=== Supplied data ===
Start of Block

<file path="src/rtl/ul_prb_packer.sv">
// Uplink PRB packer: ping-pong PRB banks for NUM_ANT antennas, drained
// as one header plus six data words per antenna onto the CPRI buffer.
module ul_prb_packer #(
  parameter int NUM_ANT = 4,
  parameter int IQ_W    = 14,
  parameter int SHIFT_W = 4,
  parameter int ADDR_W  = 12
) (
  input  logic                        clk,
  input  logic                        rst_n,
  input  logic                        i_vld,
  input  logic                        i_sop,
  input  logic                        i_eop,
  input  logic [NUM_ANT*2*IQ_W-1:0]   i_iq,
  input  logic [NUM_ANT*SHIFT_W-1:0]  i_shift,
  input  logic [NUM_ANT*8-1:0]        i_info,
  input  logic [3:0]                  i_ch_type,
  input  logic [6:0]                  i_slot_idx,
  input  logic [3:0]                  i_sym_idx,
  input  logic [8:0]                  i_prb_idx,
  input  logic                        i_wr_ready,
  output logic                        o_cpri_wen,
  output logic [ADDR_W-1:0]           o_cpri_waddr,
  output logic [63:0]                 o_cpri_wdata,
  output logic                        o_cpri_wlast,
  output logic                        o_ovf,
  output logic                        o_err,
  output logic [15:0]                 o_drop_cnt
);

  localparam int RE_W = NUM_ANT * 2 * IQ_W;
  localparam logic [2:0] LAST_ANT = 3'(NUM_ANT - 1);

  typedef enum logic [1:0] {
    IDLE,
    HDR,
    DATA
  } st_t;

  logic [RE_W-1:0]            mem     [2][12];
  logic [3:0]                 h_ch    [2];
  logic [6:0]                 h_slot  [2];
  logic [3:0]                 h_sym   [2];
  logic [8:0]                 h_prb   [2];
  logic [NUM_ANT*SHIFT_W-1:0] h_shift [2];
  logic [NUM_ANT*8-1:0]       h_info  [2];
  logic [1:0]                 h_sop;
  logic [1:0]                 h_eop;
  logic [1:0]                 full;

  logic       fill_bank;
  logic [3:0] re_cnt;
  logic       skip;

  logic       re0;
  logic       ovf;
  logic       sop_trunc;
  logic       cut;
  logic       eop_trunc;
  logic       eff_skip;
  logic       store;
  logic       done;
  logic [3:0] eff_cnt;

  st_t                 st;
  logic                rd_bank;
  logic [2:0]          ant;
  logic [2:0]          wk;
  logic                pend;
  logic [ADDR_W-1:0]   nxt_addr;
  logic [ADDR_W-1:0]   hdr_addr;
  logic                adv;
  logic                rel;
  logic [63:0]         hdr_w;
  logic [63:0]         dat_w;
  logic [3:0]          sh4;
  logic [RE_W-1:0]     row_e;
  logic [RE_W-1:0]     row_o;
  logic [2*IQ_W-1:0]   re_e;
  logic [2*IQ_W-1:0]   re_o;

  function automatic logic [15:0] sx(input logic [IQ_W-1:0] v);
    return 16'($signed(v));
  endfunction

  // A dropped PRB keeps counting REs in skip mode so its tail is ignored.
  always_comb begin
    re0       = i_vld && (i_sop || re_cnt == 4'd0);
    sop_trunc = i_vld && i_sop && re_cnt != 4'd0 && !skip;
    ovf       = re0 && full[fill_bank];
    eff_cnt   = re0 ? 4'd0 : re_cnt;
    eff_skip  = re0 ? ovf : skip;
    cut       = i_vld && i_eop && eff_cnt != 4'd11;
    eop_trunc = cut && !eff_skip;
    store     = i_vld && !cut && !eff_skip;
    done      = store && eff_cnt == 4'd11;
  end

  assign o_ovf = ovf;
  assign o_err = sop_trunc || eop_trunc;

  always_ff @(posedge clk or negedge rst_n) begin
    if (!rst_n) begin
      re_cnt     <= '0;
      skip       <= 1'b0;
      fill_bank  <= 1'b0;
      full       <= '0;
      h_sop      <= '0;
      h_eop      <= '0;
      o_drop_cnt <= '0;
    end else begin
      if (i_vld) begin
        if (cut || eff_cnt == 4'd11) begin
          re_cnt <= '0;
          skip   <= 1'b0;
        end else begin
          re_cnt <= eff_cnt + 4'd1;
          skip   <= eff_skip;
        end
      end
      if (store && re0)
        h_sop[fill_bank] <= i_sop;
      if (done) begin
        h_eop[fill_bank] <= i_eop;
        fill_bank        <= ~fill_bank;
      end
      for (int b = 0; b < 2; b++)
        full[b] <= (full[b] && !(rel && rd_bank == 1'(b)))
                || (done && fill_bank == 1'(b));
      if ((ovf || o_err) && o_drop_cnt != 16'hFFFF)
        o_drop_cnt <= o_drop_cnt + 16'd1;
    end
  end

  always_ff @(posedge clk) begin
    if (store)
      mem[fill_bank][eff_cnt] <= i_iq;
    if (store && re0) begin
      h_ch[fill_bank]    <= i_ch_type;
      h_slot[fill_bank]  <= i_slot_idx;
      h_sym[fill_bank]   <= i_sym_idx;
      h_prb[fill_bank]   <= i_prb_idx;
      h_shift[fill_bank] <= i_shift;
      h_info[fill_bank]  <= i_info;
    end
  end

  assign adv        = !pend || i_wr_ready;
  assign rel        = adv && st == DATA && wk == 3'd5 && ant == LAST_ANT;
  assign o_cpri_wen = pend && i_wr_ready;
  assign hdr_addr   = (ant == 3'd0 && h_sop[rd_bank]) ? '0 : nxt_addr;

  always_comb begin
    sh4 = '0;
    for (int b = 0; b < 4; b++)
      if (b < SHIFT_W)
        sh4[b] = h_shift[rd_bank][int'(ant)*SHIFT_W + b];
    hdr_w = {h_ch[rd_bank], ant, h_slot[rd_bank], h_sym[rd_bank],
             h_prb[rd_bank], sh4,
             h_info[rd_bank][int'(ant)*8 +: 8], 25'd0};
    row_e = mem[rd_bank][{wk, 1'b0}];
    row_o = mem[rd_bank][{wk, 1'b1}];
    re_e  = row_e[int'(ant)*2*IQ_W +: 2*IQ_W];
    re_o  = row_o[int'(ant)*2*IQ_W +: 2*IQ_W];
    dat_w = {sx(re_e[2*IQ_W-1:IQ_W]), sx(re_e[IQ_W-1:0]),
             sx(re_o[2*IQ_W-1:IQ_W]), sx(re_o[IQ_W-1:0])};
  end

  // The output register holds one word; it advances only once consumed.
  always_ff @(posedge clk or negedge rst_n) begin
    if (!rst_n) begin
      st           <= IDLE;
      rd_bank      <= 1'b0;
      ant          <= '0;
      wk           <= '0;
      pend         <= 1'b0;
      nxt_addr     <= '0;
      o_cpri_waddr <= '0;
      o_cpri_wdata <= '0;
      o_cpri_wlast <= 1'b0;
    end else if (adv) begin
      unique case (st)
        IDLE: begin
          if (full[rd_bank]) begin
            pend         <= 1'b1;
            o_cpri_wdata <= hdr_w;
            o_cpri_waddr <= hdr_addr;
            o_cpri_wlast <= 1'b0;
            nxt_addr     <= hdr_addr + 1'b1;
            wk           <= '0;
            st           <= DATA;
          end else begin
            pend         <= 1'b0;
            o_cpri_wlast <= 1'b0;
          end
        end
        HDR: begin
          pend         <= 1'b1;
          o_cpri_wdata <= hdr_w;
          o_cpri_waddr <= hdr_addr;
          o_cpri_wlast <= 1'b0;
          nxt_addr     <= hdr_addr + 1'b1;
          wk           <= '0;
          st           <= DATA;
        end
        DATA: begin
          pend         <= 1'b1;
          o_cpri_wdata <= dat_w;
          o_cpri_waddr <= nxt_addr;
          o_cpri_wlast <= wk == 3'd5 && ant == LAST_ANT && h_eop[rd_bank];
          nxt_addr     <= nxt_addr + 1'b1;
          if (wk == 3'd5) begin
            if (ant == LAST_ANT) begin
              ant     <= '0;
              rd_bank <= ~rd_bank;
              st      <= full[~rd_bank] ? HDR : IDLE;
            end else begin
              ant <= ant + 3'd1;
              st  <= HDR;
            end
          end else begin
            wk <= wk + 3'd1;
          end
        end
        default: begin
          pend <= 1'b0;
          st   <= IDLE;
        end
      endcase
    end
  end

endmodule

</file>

End of Block

Please return the lines above that run from the line containing "logic [3:0] re_cnt;" to the line containing "function automatic logic", inclusive, exactly and with no other lines.

  logic [3:0] re_cnt;
  logic       skip;

  logic       re0;
  logic       ovf;
  logic       sop_trunc;
  logic       cut;
  logic       eop_trunc;
  logic       eff_skip;
  logic       store;
  logic       done;
  logic [3:0] eff_cnt;

  st_t                 st;
  logic                rd_bank;
  logic [2:0]          ant;
  logic [2:0]          wk;
  logic                pend;
  logic [ADDR_W-1:0]   nxt_addr;
  logic [ADDR_W-1:0]   hdr_addr;
  logic                adv;
  logic                rel;
  logic [63:0]         hdr_w;
  logic [63:0]         dat_w;
  logic [3:0]          sh4;
  logic [RE_W-1:0]     row_e;
  logic [RE_W-1:0]     row_o;
  logic [2*IQ_W-1:0]   re_e;
  logic [2*IQ_W-1:0]   re_o;

  function automatic logic [15:0] sx(input logic [IQ_W-1:0] v);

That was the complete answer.